Established 1826 — Oldest College Newspaper West of the Alleghenies

The last thing Oxford needs is a new development

By Kyle Hayden, Design Editor

Recently, Trinitas Ventures LLC, a developer from Lafayette, IN, pushed a proposal for a 192-unit, 668-bed development on Southpointe Parkway (right across the street from Level 27) through the Planning Commission to City Council.

Aside from having the logo of an evil corporation from a Pixar movie - the well-mannered proposals by Travis Vencel (VP of Development at Trinitas) and subsequent hearings were underlined by the gnawing feeling that something just wasn't right.

Trinitas is involved in an ongoing lawsuit against the City of Oxford for a settlement that would also allow them to then have their development.

The Chairman of the Planning Commission, David Prytherch, voted through the development with the "legal gun to [his] head," in a meeting on Sept. 8.

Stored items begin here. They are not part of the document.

## src/hw/rtl/rwr_ram.sv

```systemverilog
// generic single write port ram with registered read
// no dependencies
module rwr_ram #(
    parameter int WIDTH = 8,
    parameter int DEPTH = 16
) (
    input  logic                                         i_clk,
    input  logic                                         i_we,
    input  logic [((DEPTH > 1) ? $clog2(DEPTH) : 1)-1:0] i_waddr,
    input  logic [WIDTH-1:0]                             i_wdata,
    input  logic [((DEPTH > 1) ? $clog2(DEPTH) : 1)-1:0] i_raddr,
    output logic [WIDTH-1:0]                             o_rdata
);

    logic [WIDTH-1:0] r_mem [DEPTH];
    logic [WIDTH-1:0] r_rdata;

    always_ff @(posedge i_clk) begin
        if (i_we) begin
            r_mem[i_waddr] <= i_wdata;
        end
        r_rdata <= r_mem[i_raddr];
    end

    assign o_rdata = r_rdata;

endmodule

```

## config.mk

```make
export PLATFORM = sky130hd
export DESIGN_NAME = rwr_ram
export DESIGN_NICKNAME = d
export VERILOG_FILES = /design/src/hw/rtl/rwr_ram.sv
export SDC_FILE = /design/constraint.sdc
export NUM_CORES = 1
export LEC_CHECK = 0
export ABC_AREA = 1
export ABC_CLOCK_PERIOD_IN_PS = 1100
export BUFFER_PORTS_ARGS = -buffer_cell sky130_fd_sc_hd__buf_2
export CORE_MARGIN = 5
export CORE_UTILIZATION = 40
export CTS_BUF_LIST = sky130_fd_sc_hd__clkbuf_2 sky130_fd_sc_hd__clkbuf_4 sky130_fd_sc_hd__clkbuf_8
export DETAILED_ROUTE_END_ITERATION = 12
export SETUP_SLACK_MARGIN = 0.3
export SLEW_MARGIN = 0
export SYNTH_ARGS = -nofsm -noshare
export SYNTH_HDL_FRONTEND = slang
export SYNTH_SLANG_ARGS = --single-unit
```

## constraint.sdc

```tcl
create_clock -name i_clk -period 1.1 [get_ports i_clk]
set_input_delay 0.11 -clock i_clk [delete_from_list [all_inputs] [get_ports i_clk]]
set_output_delay 0.11 -clock i_clk [all_outputs]
set_load 0.02 [all_outputs]
```

# Word level (Yosys, flattened, before mapping)
# Memory sizes are Yosys's and may differ from the RTL's. A register that Yosys moved wholly into a read port is not among the register bits.
# Index checks and enable logic that the tools add are counted.
# word_totals
regBits	0
latch_bits	0
mem_bits_rw	128
rom_bits	0
input_bits	18
wordCells	3
mem_count	1
# mem_list
memory	words	width	read_ports	rd_ports_with_merged_regs	write_ports	line_no	source
r_mem	16	8	1	1	1	15	logic [WIDTH-1:0] r_mem [DEPTH];
# op_classes
addsub	0
multipliers	0
div_mod_pow	0
order_cmp	0
n_eq_ne	0
n_shift	0
n_mux	2
n_bitwise	0
reduce_logical	0
# ops
operator	count
1-bit 2-to-1 mux	2

# Logic depth before layout (Yosys ltp)
# Gate-level depths: netlist of the first run.
# depth
word_depth	2
mapped_depth	8

# Worst setup path before layout of the first run
# Ideal clock, no wire load.
# synth_timing
kind	input to register
from	input port i_waddr[3] (netlist bit)
to	memory r_mem[4][0] (enable)
setup_time_ns	0.370
arrival_ns	0.691
required_time_ns	0.730
slack_ns	0.039
cell_stages	2
n_path_buf	0
cell_sequence	nand3b_1 > nor2_1
# synth_lines
item	line_no	source
start, declared	9	input logic [((DEPTH > 1) ? $clog2(DEPTH) : 1)-1:0] i_waddr,
end, declared	15	
# Straight into the memory's write port.

# Final worst setup path of the first run
# layout_timing
from	register r_rdata[4], in the netlist o_rdata[4], read port of r_mem
to	output port o_rdata[4]
# layout_lines
item	line_no	source
start, declared	16	logic [WIDTH-1:0] r_rdata;
end, declared	12	output logic [WIDTH-1:0] o_rdata
# No word-level cell between the ends.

The developer is sadly within its legal rights to forcibly enact what it wants. But, it is the very development of this land that contradicts how the planning commission wants to see Oxford grow. I side with the Planning Commission. I do not want to see leapfrog developments that encourage car use, developments that produce huge parking lots and isolate people from the centers of towns and activities. Vencel wrongly asserted that they expect more bike use on Route 27.

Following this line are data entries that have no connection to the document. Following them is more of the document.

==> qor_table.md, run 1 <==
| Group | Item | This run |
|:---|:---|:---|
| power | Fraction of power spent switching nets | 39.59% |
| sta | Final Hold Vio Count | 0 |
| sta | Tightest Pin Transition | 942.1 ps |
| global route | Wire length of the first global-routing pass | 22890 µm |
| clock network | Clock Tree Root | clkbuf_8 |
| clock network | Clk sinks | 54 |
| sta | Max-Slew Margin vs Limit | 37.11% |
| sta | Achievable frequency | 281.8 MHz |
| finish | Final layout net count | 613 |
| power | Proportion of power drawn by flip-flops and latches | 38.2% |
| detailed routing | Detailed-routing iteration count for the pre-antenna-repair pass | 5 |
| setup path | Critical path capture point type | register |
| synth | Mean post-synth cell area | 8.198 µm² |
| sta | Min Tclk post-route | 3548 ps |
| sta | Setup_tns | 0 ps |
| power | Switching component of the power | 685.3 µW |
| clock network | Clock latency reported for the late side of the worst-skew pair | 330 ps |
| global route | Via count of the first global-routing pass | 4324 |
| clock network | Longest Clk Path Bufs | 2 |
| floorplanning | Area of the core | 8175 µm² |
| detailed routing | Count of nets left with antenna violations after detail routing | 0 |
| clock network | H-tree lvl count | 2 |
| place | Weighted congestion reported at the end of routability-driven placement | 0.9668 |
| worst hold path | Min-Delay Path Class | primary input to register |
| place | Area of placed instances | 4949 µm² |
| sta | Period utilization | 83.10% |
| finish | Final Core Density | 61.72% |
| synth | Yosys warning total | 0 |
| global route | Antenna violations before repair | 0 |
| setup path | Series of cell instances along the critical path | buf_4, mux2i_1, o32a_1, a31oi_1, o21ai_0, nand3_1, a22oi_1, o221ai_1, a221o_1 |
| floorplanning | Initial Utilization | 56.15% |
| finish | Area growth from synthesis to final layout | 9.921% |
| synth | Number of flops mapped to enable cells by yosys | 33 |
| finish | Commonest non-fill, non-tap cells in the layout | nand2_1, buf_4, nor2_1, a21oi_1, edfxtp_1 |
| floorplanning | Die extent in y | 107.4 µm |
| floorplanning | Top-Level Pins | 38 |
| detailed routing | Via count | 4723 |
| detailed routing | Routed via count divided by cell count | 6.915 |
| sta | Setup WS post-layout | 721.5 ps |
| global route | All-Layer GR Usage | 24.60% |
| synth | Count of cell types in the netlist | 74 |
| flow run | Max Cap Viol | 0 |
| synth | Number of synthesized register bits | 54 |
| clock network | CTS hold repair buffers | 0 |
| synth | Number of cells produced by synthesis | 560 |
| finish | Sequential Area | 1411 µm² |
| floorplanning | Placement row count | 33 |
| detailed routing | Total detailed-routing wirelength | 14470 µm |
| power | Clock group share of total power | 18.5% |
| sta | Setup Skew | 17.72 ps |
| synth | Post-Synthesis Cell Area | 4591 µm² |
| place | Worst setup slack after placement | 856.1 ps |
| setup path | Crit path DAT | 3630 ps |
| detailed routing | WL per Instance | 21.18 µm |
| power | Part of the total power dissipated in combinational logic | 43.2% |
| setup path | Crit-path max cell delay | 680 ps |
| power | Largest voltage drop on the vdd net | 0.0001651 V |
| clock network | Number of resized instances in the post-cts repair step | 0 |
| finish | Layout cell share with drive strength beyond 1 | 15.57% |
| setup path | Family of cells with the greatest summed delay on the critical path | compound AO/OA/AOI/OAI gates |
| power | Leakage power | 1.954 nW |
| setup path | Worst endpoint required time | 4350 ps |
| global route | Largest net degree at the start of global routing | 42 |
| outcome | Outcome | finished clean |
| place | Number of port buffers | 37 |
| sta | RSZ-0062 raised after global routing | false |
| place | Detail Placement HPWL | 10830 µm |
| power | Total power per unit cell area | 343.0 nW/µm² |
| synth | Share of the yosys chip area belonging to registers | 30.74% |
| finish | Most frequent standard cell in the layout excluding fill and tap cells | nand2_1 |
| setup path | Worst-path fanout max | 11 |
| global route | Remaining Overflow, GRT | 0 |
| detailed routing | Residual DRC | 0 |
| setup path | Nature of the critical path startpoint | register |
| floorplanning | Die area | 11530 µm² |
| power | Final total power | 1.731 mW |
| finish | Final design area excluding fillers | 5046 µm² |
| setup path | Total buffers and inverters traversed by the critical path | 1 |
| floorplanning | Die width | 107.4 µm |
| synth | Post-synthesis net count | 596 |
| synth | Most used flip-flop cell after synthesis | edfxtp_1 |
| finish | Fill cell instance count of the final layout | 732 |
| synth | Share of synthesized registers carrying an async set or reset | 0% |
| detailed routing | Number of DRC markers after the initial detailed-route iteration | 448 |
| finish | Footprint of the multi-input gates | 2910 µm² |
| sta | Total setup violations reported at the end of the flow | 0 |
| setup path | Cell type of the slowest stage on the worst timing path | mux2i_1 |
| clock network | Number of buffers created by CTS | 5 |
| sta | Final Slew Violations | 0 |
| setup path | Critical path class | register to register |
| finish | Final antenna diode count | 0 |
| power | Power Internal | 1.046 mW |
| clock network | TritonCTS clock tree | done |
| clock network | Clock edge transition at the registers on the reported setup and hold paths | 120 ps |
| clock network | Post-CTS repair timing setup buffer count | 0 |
--- src/design/lptm_pkg.sv ---
package lptm_pkg;

  // Register indexes on the configuration port
  localparam logic [2:0] REG_OVER_VOLTAGE  = 3'd0;
  localparam logic [2:0] REG_UNDER_VOLTAGE = 3'd1;
  localparam logic [2:0] REG_OVER_CURRENT  = 3'd2;
  localparam logic [2:0] REG_OVER_POWER    = 3'd3;
  localparam logic [2:0] REG_VOLTAGE_BAND  = 3'd4;
  localparam logic [2:0] REG_CURRENT_BAND  = 3'd5;
  localparam logic [2:0] REG_POWER_BAND    = 3'd6;
  localparam logic [2:0] REG_VOLTAGE_FLOOR = 3'd7;

  localparam int unsigned CFG_INDEX_W = 3;
  localparam int unsigned CFG_DATA_W  = 20;

  localparam logic [15:0] VOLTAGE_BAND_RST  = 16'd500;
  localparam logic [15:0] CURRENT_BAND_RST  = 16'd100;
  localparam logic [19:0] POWER_BAND_RST    = 20'd100;
  localparam logic [15:0] VOLTAGE_FLOOR_RST = 16'd5000;

  // Minimum time a trip is held, seconds
  localparam logic [31:0] RECOVER_SECONDS = 32'd10;

  typedef enum logic [2:0] {
    ALARM_OK           = 3'd0,
    ALARM_OVER_VOLTAGE = 3'd1,
    ALARM_UNDER_VOLTAGE = 3'd2,
    ALARM_OVER_CURRENT = 3'd3,
    ALARM_OVER_POWER   = 3'd4
  } alarm_t;

  typedef struct packed {
    logic [15:0] over_voltage_limit;
    logic [15:0] under_voltage_limit;
    logic [15:0] over_current_limit;
    logic [19:0] over_power_limit;
    logic [15:0] voltage_band;
    logic [15:0] current_band;
    logic [19:0] power_band;
    logic [15:0] voltage_floor;
  } cfg_t;

  typedef struct packed {
    logic [15:0]        voltage_cv;
    logic [15:0]        current_ma;
    logic signed [20:0] power_dw;
    logic [31:0]        now_seconds;
  } meas_t;

  typedef struct packed {
    logic        is_tripped;
    alarm_t      active_alarm;
    logic [31:0] trip_time;
  } trip_state_t;

  typedef struct packed {
    alarm_t alarm_code;
    logic   trip_event;
    logic   clear_event;
  } result_t;

endpackage
--- src/sv/ssp_ram.sv ---
// Generic single-port-write, single-port-read RAM with registered read data.
`default_nettype none
module ssp_ram #(
   parameter int WIDTH     = 8,
   parameter int DEPTH     = 16,
   parameter int ADDR_BITS = 4
) (
   input  wire logic                 clock,
   input  wire logic                 wr_en,
   input  wire logic [ADDR_BITS-1:0] wr_addr,
   input  wire logic [WIDTH-1:0]     wr_data,
   input  wire logic [ADDR_BITS-1:0] rd_addr,
   output logic      [WIDTH-1:0]     rd_data
);
   logic [WIDTH-1:0] mem [DEPTH];

   always_ff @(posedge clock) begin
      if (wr_en) begin
         mem[wr_addr] <= wr_data;
      end
      rd_data <= mem[rd_addr];
   end
endmodule : ssp_ram
`default_nettype wire

--- config.mk ---
export PLATFORM = sky130hd
export DESIGN_NAME = ssp_ram
export DESIGN_NICKNAME = d
export VERILOG_FILES = /design/src/sv/ssp_ram.sv
export SDC_FILE = /design/constraint.sdc
export NUM_CORES = 1
export LEC_CHECK = 0
export ABC_AREA = 1
export BUFFER_PORTS_ARGS = -buffer_cell sky130_fd_sc_hd__buf_4
export CORE_MARGIN = 2
export CORE_UTILIZATION = 30
export CTS_CLUSTER_SIZE = 25
export DETAILED_ROUTE_END_ITERATION = 12
export PLACE_DENSITY = 0.53
export SETUP_SLACK_MARGIN = 0.5
export SLEW_MARGIN = 30
export SYNTH_ARGS = -nofsm -noshare
export SYNTH_HDL_FRONTEND = slang
export SYNTH_SLANG_ARGS = --single-unit
--- constraint.sdc ---
create_clock -name clock -period 1.5 [get_ports clock]
set_clock_uncertainty 0.15 [all_clocks]
set_input_delay 0.3 -clock clock [delete_from_list [all_inputs] [get_ports clock]]
set_output_delay 0.3 -clock clock [all_outputs]
set_load 0.05 [all_outputs]
==> flow_summary.toml <==
[run_status]
status = "finished clean"

[clock_tree]
cts_tree = "done"
cts-root-buf = "clkbuf_16"
worstSkewPairLatency_ns = 0.41
cts_hold_buf = 0
htreeDepth = 4
cts_buffers = 17
clk_pin_slew_ns = 0.05
cts_buffer_depth = 2
cts_sinks = 136

[critical_path]
worstReg2RegStart = "mem[2][6]$_DFFE_PP_"
crit_cells = 1
cp_top_family = "flip-flops"
path_max_fanout = 1
worst_r2r_path_depth = 6
crit_arrival_ns = 0.92
cp-start-kind = "flip-flop"
crit_path_end_kind = "output pin"
slowest_stage = "dfxtp_2"
crit_buf_inv = 1
crit_type = "flip-flop to output pin"
required_ns = 1.05
startpoint = "rd_data[1]$_DFF_P_"
slowest_delay_ns = 0.36
cp_cell_sequence = "buf_8"

[drt]
routedWlPerCell_um = 16.79
drt_pass1_iterations = 5
viasPerCell = 4.538
wl_um = 14190
drt-initial-drc-count = 269
vias = 3835
drc = 0
ant_nets = 0

[grt]
grt.total_usage_pct = 14.82
grt_pass1_vias = 3986
antenna_found_initial = 0
grt_first_pass_wirelength_um = 22020
grt_max_degree = 22
grt_overflow_total = 0

[logic_synthesis]
yosys-top-cells-count = "nand2_1, edfxtp_1, inv_1"
synth_area_sq_um = 5767
synth.top_cell.area_share_pct = 66.65
syn_inst = 551
yosys_warnings = 0
yosysMostFrequentCell = "nand2_1"
async_reset_ff_share_pct = 0
syn_nets = 569
synth-edff-count = 128
avgSynthCellArea_sq_um = 10.47
ys_types = 12
yosysTopAreaCell = "edfxtp_1"
synth_top_flop_cell = "edfxtp_1"
synth-seq-cells = 136
synthTopCellsByArea = "edfxtp_1, nand2_1, nand3_1, inv_1, dfxtp_1"
yosysSeqAreaShare_pct = 69.43

[die]
initial_core_util_pct = 30.73
dieWidth_um = 142.6
row_count = 50
dieArea_sq_um = 20350
coreArea_sq_um = 18770
die_h_um = 142.6
ioPinCount = 26

[pwr]
total_power_mw = 8.887
intPower_mw = 6.879
swShare_pct = 22.60
pwr-share-clk_pct = 42.2
ir_drop_mv = 0.8175
comb_power_share_pct = 9.5
seqPwrFrac_pct = 48.3
p_sw_mw = 2.009
p_leak_nw = 3.137
power-per-cell-area_nw_per_um2 = 1180

[placement]
place_congestion = 0.8647
post-place-ws_ns = -0.03115
hpwl_um = 9357
port_buffers = 25
dp_cells = 811

[finish]
nets = 616
area_growth_pct = 30.61
layoutNonFillerInstCount = 845
utilization_pct = 40.13
fill_cells = 1821
antenna_cells = 0
multi_input_area_sq_um = 1704
seq_area_sq_um = 4014
drive_gt1_share_pct = 31.91

[sta]
setup_viol = 0
period_share_pct = 91.29
holdWs_ns = 0.07426
rsz0062_at_grt = "yes"
fmax_mhz = 730.2
tightest_slew_ns = 0.3879
slew_headroom_pct = 74.11
finalHoldViolCount = 0
slew_violations = 0
min_period_ns = 1.369
setup_ws_ns = 0.1306

[hold_path]
hp-class = "input port to flip-flop"
worstHoldPathCells = 3
holdCritStartpoint = "rd_addr[3]"

[run]
maxCapViolations = 0
[stage by stage]
step | area (sq um) | setup TNS, ns
floorplan | 6036 | 0
global placement | 6516 | -0.2137
detailed placement | 6516 | -0.1178
CTS | 7341 | 0
global route | 7532 | 0
finish | 7532 | 0
[repair_timing]
| action | in CTS | in global routing |
|---|---|---|
| resized for setup | 62 | 43 |
| setup endpoints to repair | 131 | 144 |
| setup buffers | 1 | 1 |
| pin swaps | 32 | 35 |
[power groups by stage]
stage / Clock, mW / Combinational (mW) / Sequential, mW
6_report: 3.75 / 0.843 / 4.29
2_1_floorplan: 0 / 0.361 / 4.44
5_1_grt: 3.96 / 0.912 / 4.30
3_5_place_dp: 0 / 0.728 / 4.36
3_3_place_gp: 0 / 0.723 / 4.36
4_1_cts: 3.80 / 0.811 / 4.29
[final cells by class]
type,instances,area share (%)
Clock buffer,29,6.910
Clock inverter,3,0.1993
Inverter,102,5.249
Multi-Input combinational cell,289,22.62
Sequential cell,136,53.29
Tap cell,234,3.887
Timing Repair Buffer,52,7.841
[sequential cells by signal (all words and copies together), names as in the netlist]
name / flops
rd_data: 8
mem: 128
[cell usage in the layout (no fill, tap or decap), drive strengths merged]
cell type / synthesis / final
nand2: 173 / 173
edfxtp: 128 / 128
dfxtp: 8 / 8
buf: 24 / 52
nor2: 17 / 17
clkbuf: 0 / 29
nand3: 97 / 97
nand3b: 2 / 2
inv: 102 / 102
clkinv: 0 / 3
[path summary, 6_finish.rpt]
check	to	slack, ns
setup / recovery	rd_data[1]	0.13
hold / removal	rd_data[1]$_DFF_P_	0.07
hold reg to reg	rd_data[5]$_DFF_P_	0.53
setup reg to reg	rd_data[6]$_DFF_P_	0.37
[worst reg2reg max path: cells and delay by family, from the launching register on]
kind | cells | cell delay [ns]
flops | 1 | 0.37
simple gates | 6 | 0.51
[kinds of logic after synthesis]
logic type	synth area share, %
and+or+nand+nor	21.05
buffers and inverters	9.525
DFF	69.43
[layer usage]
metal / share of wire [%] / global-route usage (%) / up-vias
met1: 45 / 19.05 / 1859
met5: 0 / 0 / -
met2: 49 / 24.65 / 87
met3: 4.1 / 2.951 / 20
met4: 2.1 / 5.888 / 0
li1: - / - / 1869
Power figures use the tool's default switching activity.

How? Vencel has never tried to ride a bike up the hill into Oxford on Route 27. With the recent widening of 27, the speed limit will increase. No one is riding a bike into Oxford from Southpointe Parkway. No one.

Mostly what shocks me about this development is the lack of public outcry. Everyone will subsequently complain about it, but they will not do anything now to stop it. Only Kathleen Zien was there to be the watchdog, revealing that the developer had lied in their original proposal by saying the development was not to be student housing.

To Robert Benson, who sits on the Planning Commission: you are an architecture professor, a professor of architectural history. How could you -in good conscience - approve these plans without any voice to reason?

We already have a surplus of housing - students should be packing into the Mile Square (they already do, but even more densely) or just outside of it and walking everywhere.

Dear reader, this may be the only time of your life you get to experience what it's like to be able to walk everywhere and not deal with a car and parking the car and worrying about the car. Oxford is great like that.

These developments are not only harmful to the character and feeling of Oxford, but to the mission and purpose of having a Planning Commission staffed with people experienced in geography and architecture. These developments just pretext the "commute to work" lifestyle that many people have to experience in cities across the country. But we keep doing it to ourselves. These "leapfrog" developments insist that it's OK to complain about of a perceived shortage of parking.

We don't need more parking.

We need more people living closer to campus: walking, biking or taking the bus.

This means not approving these developments that no one wants except the developer.

There is a City Council Meeting at 7:30 p.m. Tuesday, Sep. 5 at the Courthouse on High Street. The address is 118 W. High Street. The above-discussed item will be on the agenda.

Dear reader, if you care about your city, you will come out with me and tell City Council you think it's bullshit that wealthy developers can stomp on small cities that don't want their developments.